Con eso se puede comprar bien poco. Da para mantener operativo el programa de trasbordadores espaciales (con un máximo de cuatro), continuar construyendo la Estación Espacial Internacional y mantener un programa modesto de sondas planetarias (siempre que no sean tripuladas).

En estas condiciones, volver al satélite amigo se antoja realmente complicado. Sólo si las economías de los países implicados (EEUU, la Unión Europea, Rusia, China, India y Japón) creciera sin parar (ahí ya vamos mal), para permitirnos mantener el 0,2 por ciento del PIB en investigación lunar de aquí a 2020 podríamos soñar con volver a ver un astronauta dando saltitos torpes sobre el regolito en las próximas dos décadas.
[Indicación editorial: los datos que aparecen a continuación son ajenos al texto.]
Background: an optimization exercise with open tools, aiming at small area and a short achievable clock period. Do not read the settings as production practice.

Setup of oak:
Design pressure_count_linearizer, start of the top module:
module pressure_count_linearizer (
    input  logic                  clk,
    input  logic                  rst_n,
    input  logic                  cfg_we,
    input  logic [pcl_pkg::CFG_IDX_W-1:0]  cfg_index,
    input  logic [pcl_pkg::CFG_DATA_W-1:0] cfg_data,
    input  logic                  start,
    output logic                  busy,
    input  logic [pcl_pkg::COUNT_W-1:0]    factory_count,
    input  logic [pcl_pkg::COUNT_W-1:0]    raw_count,
    output logic                  done,
    output logic [pcl_pkg::OUT_W-1:0]      pressure_utorr,
    output logic [pcl_pkg::RANGE_W-1:0]    display_range
);
Size: roughly 23,000 µm² of cells after synthesis.
clock: 12.0 ns
lec_check: 0
cap_margin: 20
core_margin: 2
core_utilization: 60
slew_margin: 20
standard.sh (not shown) runs the stock make flow with config.mk's settings and CLKGATE_MAP_FILE= SYNTH_SCRIPT=/design/flow/synth_recipe.tcl, a recipe that flattens the netlist after the stock synthesis.
==> flow/flow/run.sh <==
#!/bin/bash
# Standard layout, with one netlist step between synthesis and floorplan:
# polfix.py picks the polarity of each full adder so that fewer inverters are
# needed (a full adder with all inputs inverted gives both outputs inverted).
# Registers, their names and cell types are those of the standard synthesis.
set -e
cd "$(dirname "$0")/.."
bash standard.sh synth > synth.log 2>&1
R=orfs/results/sky130hd/pressure_count_linearizer/base
cp $R/1_2_yosys.v 1_2_yosys.standard.v
python3 flow/polfix.py 1_2_yosys.standard.v $R/1_2_yosys.v > polfix.log 2>&1
touch $R/1_2_yosys.v
bash standard.sh SETUP_SLACK_MARGIN=8.3 finish > layout.log 2>&1
Other scripts of this flow, unchanged in this note and not shown: flow/flow/polfix.py
oak went all the way through synthesis, placement and routing and the layout is clean on timing, DRC and antenna.
Input-level comparison between pine and oak:
--- a/flow/design.v
+++ b/flow/design.v
@@ -20,50 +20,38 @@
     output logic [pcl_pkg::OUT_W-1:0]      pressure_utorr,
     output logic [pcl_pkg::RANGE_W-1:0]    display_range
 );
     assign busy = 1'b0;
     logic               mode_r;
     logic signed [10:0] ot_r;
     logic signed [14:0] om_r;
-    logic               we_t, we_m;
-    logic [14:0]        cfg_d;
     logic signed [10:0] ot_raw, ot_cl;
     logic signed [14:0] om_raw, om_cl;
-    always_ff @(posedge clk or negedge rst_n) begin
-        if (!rst_n) begin
-            mode_r <= 1'b0;
-            we_t   <= 1'b0;
-            we_m   <= 1'b0;
-        end else begin
-            if (cfg_we && cfg_index == 2'd0)
-                mode_r <= cfg_data[0];
-            we_t <= cfg_we && cfg_index == 2'd1;
-            we_m <= cfg_we && cfg_index == 2'd2;
-        end
-    end
-    always_ff @(posedge clk) begin
-        cfg_d <= cfg_data;
-    end
     always_comb begin
-        ot_raw = $signed(cfg_d[10:0]);
-        om_raw = $signed(cfg_d[14:0]);
+        ot_raw = $signed(cfg_data[10:0]);
+        om_raw = $signed(cfg_data[14:0]);
         if (ot_raw > 11'sd700)       ot_cl = 11'sd700;
         else if (ot_raw < -11'sd700) ot_cl = -11'sd700;
         else                         ot_cl = ot_raw;
         if (om_raw > 15'sd10000)       om_cl = 15'sd10000;
         else if (om_raw < -15'sd10000) om_cl = -15'sd10000;
         else                           om_cl = om_raw;
     end
     always_ff @(posedge clk or negedge rst_n) begin
         if (!rst_n) begin
-            ot_r <= '0;
-            om_r <= '0;
-        end else begin
-            if (we_t) ot_r <= ot_cl;
-            if (we_m) om_r <= om_cl;
+            mode_r <= 1'b0;
+            ot_r   <= '0;
+            om_r   <= '0;
+        end else if (cfg_we) begin
+            case (cfg_index)
+                2'd0: mode_r <= cfg_data[0];
+                2'd1: ot_r   <= ot_cl;
+                2'd2: om_r   <= om_cl;
+                default: ;
+            endcase
         end
     end
     logic        s1_valid;
     logic        s1_mode;
     logic [15:0] s1_v;
     logic [2:0] sub;
     logic [12:0] grp;
@@ -1779,24 +1767,30 @@
     assign fa4_G71 = fa4_g36 | (fa4_p36 & fa4_G44);
     assign fa4_P71 = fa4_p36 & fa4_P44;
     logic fa4_G72, fa4_P72;
     assign fa4_G72 = fa4_g38 | (fa4_p38 & fa4_G53);
     assign fa4_P72 = fa4_p38 & fa4_P53;
     assign total = {(fa4_p39 ^ fa4_G72), (fa4_p38 ^ fa4_G53), (fa4_p37 ^ fa4_G71), (fa4_p36 ^ fa4_G44), (fa4_p35 ^ fa4_G70), (fa4_p34 ^ fa4_G52), (fa4_p33 ^ fa4_G69), (fa4_p32 ^ fa4_G38), (fa4_p31 ^ fa4_G68), (fa4_p30 ^ fa4_G51), (fa4_p29 ^ fa4_G67), (fa4_p28 ^ fa4_G43), (fa4_p27 ^ fa4_G66), (fa4_p26 ^ fa4_G50), (fa4_p25 ^ fa4_G65), (fa4_p24 ^ fa4_G39), (fa4_p23 ^ fa4_G64), (fa4_p22 ^ fa4_G49), (fa4_p21 ^ fa4_G63), (fa4_p20 ^ fa4_G42), (fa4_p19 ^ fa4_G62), (fa4_p18 ^ fa4_G48), (fa4_p17 ^ fa4_G61), (fa4_p16 ^ fa4_G36), (fa4_p15 ^ fa4_G60), (fa4_p14 ^ fa4_G47), (fa4_p13 ^ fa4_G59), (fa4_p12 ^ fa4_G41), (fa4_p11 ^ fa4_G58), (fa4_p10 ^ fa4_G46), (fa4_p9 ^ fa4_G57), (fa4_p8 ^ fa4_G31), (fa4_p7 ^ fa4_G56), (fa4_p6 ^ fa4_G45), (fa4_p5 ^ fa4_G55), (fa4_p4 ^ fa4_G21), (fa4_p3 ^ fa4_G54), (fa4_p2 ^ fa4_G1), (fa4_p1 ^ fa4_gc), (fa4_p0 ^ s3_c)};
     assign q = total[50:17];
+    logic [39:0] d_hi, d_mid;
+    logic lt_hi, lt_mid;
+    assign d_hi = s3_a + s3_b + {39'd0, s3_c} + 40'hfe8287bfc0;
+    assign d_mid = s3_a + s3_b + {39'd0, s3_c} + 40'hfffc2f7000;
+    assign lt_hi  = d_hi[39];
+    assign lt_mid = d_mid[39];
     logic        done_r;
     logic [32:0] p_r;
     logic [1:0]  rng_r;
     always_ff @(posedge clk or negedge rst_n) begin
         if (!rst_n) done_r <= 1'b0;
         else        done_r <= s3_valid;
     end
     always_ff @(posedge clk) begin
         p_r <= q[33] ? 33'd0 : q[32:0];
-        if (q > 34'sd100000000)     rng_r <= 2'd0;
-        else if (q >= 34'sd1000000) rng_r <= 2'd1;
-        else                        rng_r <= 2'd2;
+        if (!lt_hi)      rng_r <= 2'd0;
+        else if (!lt_mid) rng_r <= 2'd1;
+        else             rng_r <= 2'd2;
     end
     assign done           = done_r;
     assign pressure_utorr = p_r;
     assign display_range  = rng_r;
 endmodule
Results
- Diff oak -> pine: first-pass GRT wire length now sits higher.
- Critical path data arrival time down 0.06 ns in pine wrt oak
- In summary, pine completed successfully, with a layout that passed the timing, DRC and antenna checks.
- Met1 track demand over resource in global routing, oak and pine: smaller value in pine
- Changes observed in pine relative to oak: worst-skew pair later-pin latency has remained practically unchanged.
- [pine] initial core utilization rose 0.65 points relative to oak
- Compared with oak, placement density in the core of pine is lower.
- pine vs. oak: cell count of the worst reg-to-reg path went down by 1.
- pine vs. oak: routed wire length moved up; post-route standard cell area excluding fillers rose 0.74%; critical path depth went down 1.
No run of this note included a check of the RTL's function; only the layout flow was run.

afterwards: timing with drivers on the ports:
How much do the figures lean on ideal ports? The routed layouts below were timed once more, with nothing changed but the port constraints.
Step 1 (the two cells are an assumption about what drives the block):
set clk [get_ports {clk}]
set_driving_cell -lib_cell sky130_fd_sc_hd__clkbuf_16 $clk
set_driving_cell -lib_cell sky130_fd_sc_hd__buf_2 [delete_from_list [all_inputs] $clk]
Step 2 also shifts input and output timing later by t, the mid clock arrival at the registers, as if the neighbouring blocks saw the same clock.
a / b / c = no drivers / after step 1 / after step 2; a / b = the first two.
run | t (ns) | setup slack, ns | latest minus earliest clock arrival (ns) | slew at the worst register clock pin (ns) | cell pins on the clock port's net
oak | 0.601 | 8.183 / 8.183 / 7.800 | 0.030 / 0.031 | 0.07 / 0.07 | 1
pine | 0.603 | 8.270 / 8.270 / 7.783 | 0.021 / 0.021 | 0.07 / 0.07 | 1
After both steps every run listed still meets setup and hold. For pine, which loses most, drivers alone change the setup slack by 0.000 ns; drivers and shift together by -0.487 ns.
Es cierto que la tecnología avanza más deprisa de lo que a veces necesitamos, y que no es descabellado pensar en la aparición de métodos de transporte rápido que permitan abaratar los costes del viaje. Piénsese que Von Braun necesitó varios cientos de lanzamientos de prueba de sus famosos V-2, entre 1937 y 1945, antes de dar con la configuración adecuada para el cohete. Aquello le costó a las arcas de Estados Unidos, en plena guerra, 2.000 millones de dólares de la época (equivalentes al coste del cohete Saturn V que llevó a Apolo a la Luna dos décadas y media después). La razón de tamaño coste es que Von Braun y sus colegas carecían de herramientas informáticas y de medición avanzadas. Cada necesidad, cada medida, exigía un lanzamiento. El proceso de prueba/error era costosísimo. Hoy podríamos realizar avances espectaculares en el desarrollo aeroespacial sin necesidad de hacer un solo lanzamiento de prueba gracias a la modelación informática.

Sin embargo, el coste seguiría siendo inasumible. Y, además, siempre quedaría la ominosa pregunta: ¿para qué? Sin incentivo político, el objetivo Luna sólo sería rentable si se produjesen las siguientes condiciones: que pudiéramos utilizar aquélla como centro de investigación científica y tecnológica avanzada, o como gran plataforma de telescopios espaciales, o como proveedora de recursos minerales. Para ello sería imprescindible construir allí una base permanente y habitarla, lo que multiplicaría los costes por un factor difícil de calcular.

Así las cosas, parece evidente que el que dio Armstrong el 21 de julio de 1969 a las 2 horas, 56 minutos, 20 segundos UTC fue un paso demasiado grande para la humanidad. Por ahora, deberemos conformarnos con seguir viendo el rostro sonriente de la Luna desde la apacible distancia de una noche de verano.